Part 7a applies by taxing as employment income loans made to employees via trusts or sub-trusts or other intermediaries.

The latest tax strategies

Individual details vary scheme to scheme, however in general:

  • The new generation of loan schemes aim to avoid Part 7a by allegedly operating on a commercial basis.
  • Strategy promoters claim that this type of planning is legitimate and well known and so there are no disclosure issues for taxpayers who therefore hope to move under HMRC's 'radar'.
  • It is claimed that the schemes do not fall into the General Anti- Abuse Rule (GAAR) because this type of planning has been know about for the last 20 years and therefore cannot be blocked, although they do not go into the full detail as to why they successfully bypass Part 7a and so this claim is uncertain.
  • They will often cite by way of example the fact that HMRC has lost various high level tax cases involving loans over the years.
  • These strategies are generally backed up by counsel's opinion, although it would be very difficult for any strategy user to test that.

Many of the original tax scheme promotion companies have now disappeared, they have been replaced by promoters who in general prefer to be located in the UK's Crown Dependencies or abroad.

HMRC suggests 3 signs  to show that a tax scheme/strategy is too good to be true:

1. If a promoter says that if you join their scheme you can take home between 80% to 90% of your income - it’s too good to be true

HMRC will challenge the scheme and ensure users pay the correct amount of tax. You should take impartial advice on your contract work and not rely on the promoter who is selling you the scheme.

2. If a promoter claims that the schemes are HMRC approved - it’s too good to be true

The promoters’ websites and promotional literature claim that they are fully compliant and are HMRC approved. HMRC doesn’t view these arrangements as compliant and never approves any schemes.

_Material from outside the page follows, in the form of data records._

$ cat config.mk
export PLATFORM = sky130hd
export DESIGN_NAME = tlb_cp0_ctrl
export DESIGN_NICKNAME = d
export VERILOG_FILES = /design/src/rtl/tlb_cp0_ctrl.sv
export SDC_FILE = /design/constraint.sdc
export NUM_CORES = 1
export LEC_CHECK = 0
export CORE_ASPECT_RATIO = 1.75
export CORE_MARGIN = 2
export CORE_UTILIZATION = 40
export DETAILED_ROUTE_END_ITERATION = 8
export PLACE_DENSITY = 0.9
export SETUP_SLACK_MARGIN = 0.2
export SLEW_MARGIN = 20
export SYNTH_ARGS = -nofsm -noshare
export SYNTH_HDL_FRONTEND = slang
export SYNTH_SLANG_ARGS = --single-unit
$ cat constraint.sdc
create_clock -name clk -period 2.39 [get_ports clk]
set_input_delay 0.239 -clock clk [delete_from_list [all_inputs] [get_ports clk]]
set_output_delay 0.239 -clock clk [all_outputs]
set_load 0.02 [all_outputs]
## src/rtl/rgb_pixel_streamer.sv

```systemverilog
// rgb_pixel_streamer: accepts packed RGB pixels on a valid/ready stream and
// replays them as three per-channel pixel/valid outputs in raster order.
// It tracks row/column position, inserts an idle gap after each row and
// tags start-of-frame, end-of-line and end-of-frame on the emitted pixel.
module rgb_pixel_streamer #(
    parameter int DATA_WIDTH = 8,
    parameter int IMG_W      = 32,
    parameter int IMG_H      = 32,
    parameter int LINE_GAP   = 2
) (
    input  logic                    clk,
    input  logic                    rst,
    input  logic                    start,
    input  logic                    abort,
    input  logic                    s_valid,
    input  logic [3*DATA_WIDTH-1:0] s_data,
    output logic                    s_ready,
    output logic [DATA_WIDTH-1:0]   pixel_in_r,
    output logic [DATA_WIDTH-1:0]   pixel_in_g,
    output logic [DATA_WIDTH-1:0]   pixel_in_b,
    output logic                    pixel_valid_r,
    output logic                    pixel_valid_g,
    output logic                    pixel_valid_b,
    output logic                    sof,
    output logic                    eol,
    output logic                    frame_done,
    output logic                    busy,
    output logic [15:0]             frame_cnt
);

    localparam int COL_W = (IMG_W > 1) ? $clog2(IMG_W) : 1;
    localparam int ROW_W = (IMG_H > 1) ? $clog2(IMG_H) : 1;
    localparam int GAP_W = (LINE_GAP > 1) ? $clog2(LINE_GAP) : 1;

    localparam logic [COL_W-1:0] COL_LAST = COL_W'(IMG_W - 1);
    localparam logic [ROW_W-1:0] ROW_LAST = ROW_W'(IMG_H - 1);
    // With no gap configured the GAP state is never entered, so the reload
    // value only has to be a legal constant.
    localparam logic [GAP_W-1:0] GAP_INIT = GAP_W'((LINE_GAP > 0) ? (LINE_GAP - 1) : 0);

    typedef enum logic [1:0] {
        IDLE   = 2'd0,
        STREAM = 2'd1,
        GAP    = 2'd2
    } state_t;

    state_t                  state_reg, state_next;
    logic [COL_W-1:0]        col_reg, col_next;
    logic [ROW_W-1:0]        row_reg, row_next;
    logic [GAP_W-1:0]        gap_reg, gap_next;
    logic [15:0]             frame_cnt_reg, frame_cnt_next;
    logic [3*DATA_WIDTH-1:0] pix_reg;
    logic                    valid_reg, valid_next;
    logic                    sof_reg, sof_next;
    logic                    eol_reg, eol_next;
    logic                    done_reg, done_next;
    logic                    load_pix;
    logic                    handshake;

    // Ready depends on state alone so upstream never sees a valid->ready loop.
    assign s_ready   = (state_reg == STREAM);
    assign busy      = (state_reg != IDLE);
    assign handshake = s_valid & s_ready;

    // State register plus position, gap and frame counters.
    always_ff @(posedge clk or negedge rst) begin
        if (!rst) begin
            state_reg     <= IDLE;
            col_reg       <= '0;
            row_reg       <= '0;
            gap_reg       <= '0;
            frame_cnt_reg <= '0;
        end else begin
            state_reg     <= state_next;
            col_reg       <= col_next;
            row_reg       <= row_next;
            gap_reg       <= gap_next;
            frame_cnt_reg <= frame_cnt_next;
        end
    end

    // Next-state, counter update and pixel tag decode.
    always_comb begin
        state_next     = state_reg;
        col_next       = col_reg;
        row_next       = row_reg;
        gap_next       = gap_reg;
        frame_cnt_next = frame_cnt_reg;
        valid_next     = 1'b0;
        sof_next       = 1'b0;
        eol_next       = 1'b0;
        done_next      = 1'b0;
        load_pix       = 1'b0;

        if (abort) begin
            // Abort wins over start and drops any handshake in this cycle.
            state_next = IDLE;
            col_next   = '0;
            row_next   = '0;
        end else begin
            case (state_reg)
                IDLE: begin
                    if (start) begin
                        state_next = STREAM;
                        col_next   = '0;
                        row_next   = '0;
                    end
                end
                STREAM: begin
                    if (handshake) begin
                        load_pix   = 1'b1;
                        valid_next = 1'b1;
                        sof_next   = (col_reg == '0) && (row_reg == '0);
                        eol_next   = (col_reg == COL_LAST);
                        if (col_reg < COL_LAST) begin
                            col_next = col_reg + 1'b1;
                        end else if (row_reg < ROW_LAST) begin
                            col_next = '0;
                            row_next = row_reg + 1'b1;
                            if (LINE_GAP != 0) begin
                                state_next = GAP;
                                gap_next   = GAP_INIT;
                            end
                        end else begin
                            // Last pixel of the frame: leave STREAM so that
                            // busy drops while frame_done is on the output.
                            done_next      = 1'b1;
                            state_next     = IDLE;
                            col_next       = '0;
                            row_next       = '0;
                            frame_cnt_next = frame_cnt_reg + 16'd1;
                        end
                    end
                end
                GAP: begin
                    if (gap_reg == '0) begin
                        state_next = STREAM;
                    end else begin
                        gap_next = gap_reg - 1'b1;
                    end
                end
                default: begin
                    state_next = IDLE;
                end
            endcase
        end
    end

    // Output pipeline stage: data holds through bubbles, tags pulse per pixel.
    always_ff @(posedge clk or negedge rst) begin
        if (!rst) begin
            pix_reg   <= '0;
            valid_reg <= 1'b0;
            sof_reg   <= 1'b0;
            eol_reg   <= 1'b0;
            done_reg  <= 1'b0;
        end else begin
            if (load_pix) begin
                pix_reg <= s_data;
            end
            valid_reg <= valid_next;
            sof_reg   <= sof_next;
            eol_reg   <= eol_next;
            done_reg  <= done_next;
        end
    end

    assign pixel_in_r    = pix_reg[3*DATA_WIDTH-1:2*DATA_WIDTH];
    assign pixel_in_g    = pix_reg[2*DATA_WIDTH-1:DATA_WIDTH];
    assign pixel_in_b    = pix_reg[DATA_WIDTH-1:0];
    assign pixel_valid_r = valid_reg;
    assign pixel_valid_g = valid_reg;
    assign pixel_valid_b = valid_reg;
    assign sof           = sof_reg;
    assign eol           = eol_reg;
    assign frame_done    = done_reg;
    assign frame_cnt     = frame_cnt_reg;

endmodule

```
$ cat config.mk
export PLATFORM = sky130hd
export DESIGN_NAME = scan_chain_ctrl
export DESIGN_NICKNAME = d
export VERILOG_FILES = /design/src/rtl/scan_chain_ctrl.sv
export SDC_FILE = /design/constraint.sdc
export NUM_CORES = 1
export LEC_CHECK = 0
export CORE_ASPECT_RATIO = 0.5
export CORE_UTILIZATION = 50
export DETAILED_ROUTE_END_ITERATION = 12
export PLACE_DENSITY = 0.77
export SLEW_MARGIN = 20
export SYNTH_ARGS = -nofsm -noshare
export SYNTH_HDL_FRONTEND = slang
export SYNTH_SLANG_ARGS = --single-unit
$ cat constraint.sdc
create_clock -name CLK -period 2.02 [get_ports CLK]
set_input_delay 0.303 -clock CLK [delete_from_list [all_inputs] [get_ports CLK]]
set_output_delay 0.303 -clock CLK [all_outputs]
set_load 0.1 [all_outputs]
==> src/rtl/pal_cfg_loader.sv <==
// Serial loader for the PAL configuration chain: W-bit words in, one bit per cycle out, MSB first.
// Optional checksum word after the data is enabled by defining PAL_CFG_CHECKSUM_EN.
module pal_cfg_loader #(
    parameter int N = 8,
    parameter int M = 8,
    parameter int P = 8,
    parameter int W = 8
) (
    input  logic         clk_i,
    input  logic         rst_n_i,
    input  logic         start_i,
    input  logic         abort_i,
    input  logic [W-1:0] word_in_i,
    input  logic         word_valid_i,
    output logic         word_ready_o,
    output logic         cfg_data_o,
    output logic         cfg_shift_o,
    output logic         busy_o,
    output logic         done_o,
    output logic         err_o
);
    localparam int SR_LEN = 2*N*P + P*M;
    localparam int CNT_W  = $clog2(SR_LEN+1);
    localparam int WC_W   = $clog2(W+1);

    // state     | meaning
    // S_IDLE    | no load active, waiting for start
    // S_WAIT_WORD | ready high, waiting for the next bitstream word
    // S_SHIFT   | one bit on cfg_data, cfg_shift high
    // S_CHECK   | ready high for the checksum word (checksum build only)
    // S_DONE    | all bits shifted, done held until start or abort
    typedef enum logic [2:0] {S_IDLE, S_WAIT_WORD, S_SHIFT, S_CHECK, S_DONE} state_e;

    state_e            state_q, state_d;
    logic [CNT_W-1:0]  cnt_q, cnt_d;
    logic [WC_W-1:0]   wcnt_q, wcnt_d;
    logic [W-1:0]      sr_q, sr_d;
    logic              word_ready_q, word_ready_d;
    logic              cfg_data_q, cfg_data_d;
    logic              cfg_shift_q, cfg_shift_d;
    logic              busy_q, busy_d;
    logic              done_q, done_d;
`ifdef PAL_CFG_CHECKSUM_EN
    logic [W-1:0]      csum_q, csum_d;
    logic              err_q, err_d;
`endif

    logic hs, start_go, abort_go;
    assign hs       = word_valid_i && word_ready_q;
    assign start_go = start_i && !abort_i && (state_q == S_IDLE || state_q == S_DONE);
    assign abort_go = abort_i && (state_q != S_IDLE);

    always_ff @(posedge clk_i or negedge rst_n_i) begin
        if (!rst_n_i) state_q <= S_IDLE;
        else          state_q <= state_d;
    end

    always_comb begin
        state_d = state_q;
        case (state_q)
            S_IDLE:      if (start_go) state_d = S_WAIT_WORD;
            S_WAIT_WORD: if (hs) state_d = S_SHIFT;
            S_SHIFT: begin
                if (cnt_q == CNT_W'(SR_LEN)) begin
`ifdef PAL_CFG_CHECKSUM_EN
                    state_d = S_CHECK;
`else
                    state_d = S_DONE;
`endif
                end else if (wcnt_q == WC_W'(W)) begin
                    state_d = S_WAIT_WORD;
                end
            end
`ifdef PAL_CFG_CHECKSUM_EN
            S_CHECK:     if (hs) state_d = S_IDLE;
`endif
            S_DONE:      if (start_go) state_d = S_WAIT_WORD;
            default:     state_d = S_IDLE;
        endcase
        if (abort_go) state_d = S_IDLE;
    end

    // Outputs are computed from the next state so every port comes straight from a flop.
    always_comb begin
        cnt_d        = cnt_q;
        wcnt_d       = wcnt_q;
        sr_d         = sr_q;
        done_d       = done_q;
        cfg_data_d   = 1'b0;
        word_ready_d = (state_d == S_WAIT_WORD) || (state_d == S_CHECK);
        cfg_shift_d  = (state_d == S_SHIFT);
        busy_d       = (state_d == S_WAIT_WORD) || (state_d == S_SHIFT) || (state_d == S_CHECK);
`ifdef PAL_CFG_CHECKSUM_EN
        csum_d       = csum_q;
        err_d        = err_q;
`endif
        if (start_go) begin
            cnt_d  = '0;
            done_d = 1'b0;
`ifdef PAL_CFG_CHECKSUM_EN
            csum_d = '0;
            err_d  = 1'b0;
`endif
        end
        if (state_d == S_SHIFT) begin
            cnt_d = cnt_q + CNT_W'(1);
            if (state_q == S_WAIT_WORD) begin
                cfg_data_d = word_in_i[W-1];
                sr_d       = word_in_i << 1;
                wcnt_d     = WC_W'(1);
`ifdef PAL_CFG_CHECKSUM_EN
                csum_d     = csum_q ^ word_in_i;
`endif
            end else begin
                cfg_data_d = sr_q[W-1];
                sr_d       = sr_q << 1;
                wcnt_d     = wcnt_q + WC_W'(1);
            end
        end
        if (state_q == S_SHIFT && state_d == S_DONE) done_d = 1'b1;
`ifdef PAL_CFG_CHECKSUM_EN
        if (state_q == S_CHECK && hs && !abort_go) begin
            if (word_in_i == csum_q) done_d = 1'b1;
            else                     err_d  = 1'b1;
        end
`endif
        if (abort_go) done_d = 1'b0;
    end

    always_ff @(posedge clk_i or negedge rst_n_i) begin
        if (!rst_n_i) begin
            cnt_q        <= '0;
            wcnt_q       <= '0;
            sr_q         <= '0;
            word_ready_q <= 1'b0;
            cfg_data_q   <= 1'b0;
            cfg_shift_q  <= 1'b0;
            busy_q       <= 1'b0;
            done_q       <= 1'b0;
`ifdef PAL_CFG_CHECKSUM_EN
            csum_q       <= '0;
            err_q        <= 1'b0;
`endif
        end else begin
            cnt_q        <= cnt_d;
            wcnt_q       <= wcnt_d;
            sr_q         <= sr_d;
            word_ready_q <= word_ready_d;
            cfg_data_q   <= cfg_data_d;
            cfg_shift_q  <= cfg_shift_d;
            busy_q       <= busy_d;
            done_q       <= done_d;
`ifdef PAL_CFG_CHECKSUM_EN
            csum_q       <= csum_d;
            err_q        <= err_d;
`endif
        end
    end

    assign word_ready_o = word_ready_q;
    assign cfg_data_o   = cfg_data_q;
    assign cfg_shift_o  = cfg_shift_q;
    assign busy_o       = busy_q;
    assign done_o       = done_q;
`ifdef PAL_CFG_CHECKSUM_EN
    assign err_o        = err_q;
`else
    assign err_o        = 1'b0;
`endif

endmodule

3. If a promoter tells you that you don’t have to declare the scheme - it’s too good to be true

Contractor loan schemes, of the sort described above, must be declared under the Disclosure of Tax Avoidance legislation. The promoter is required to pass the scheme reference number (SRN) to all the users who must put this on their tax return. A failure to show the correct SRN on your tax return will lead to additional penalty charges.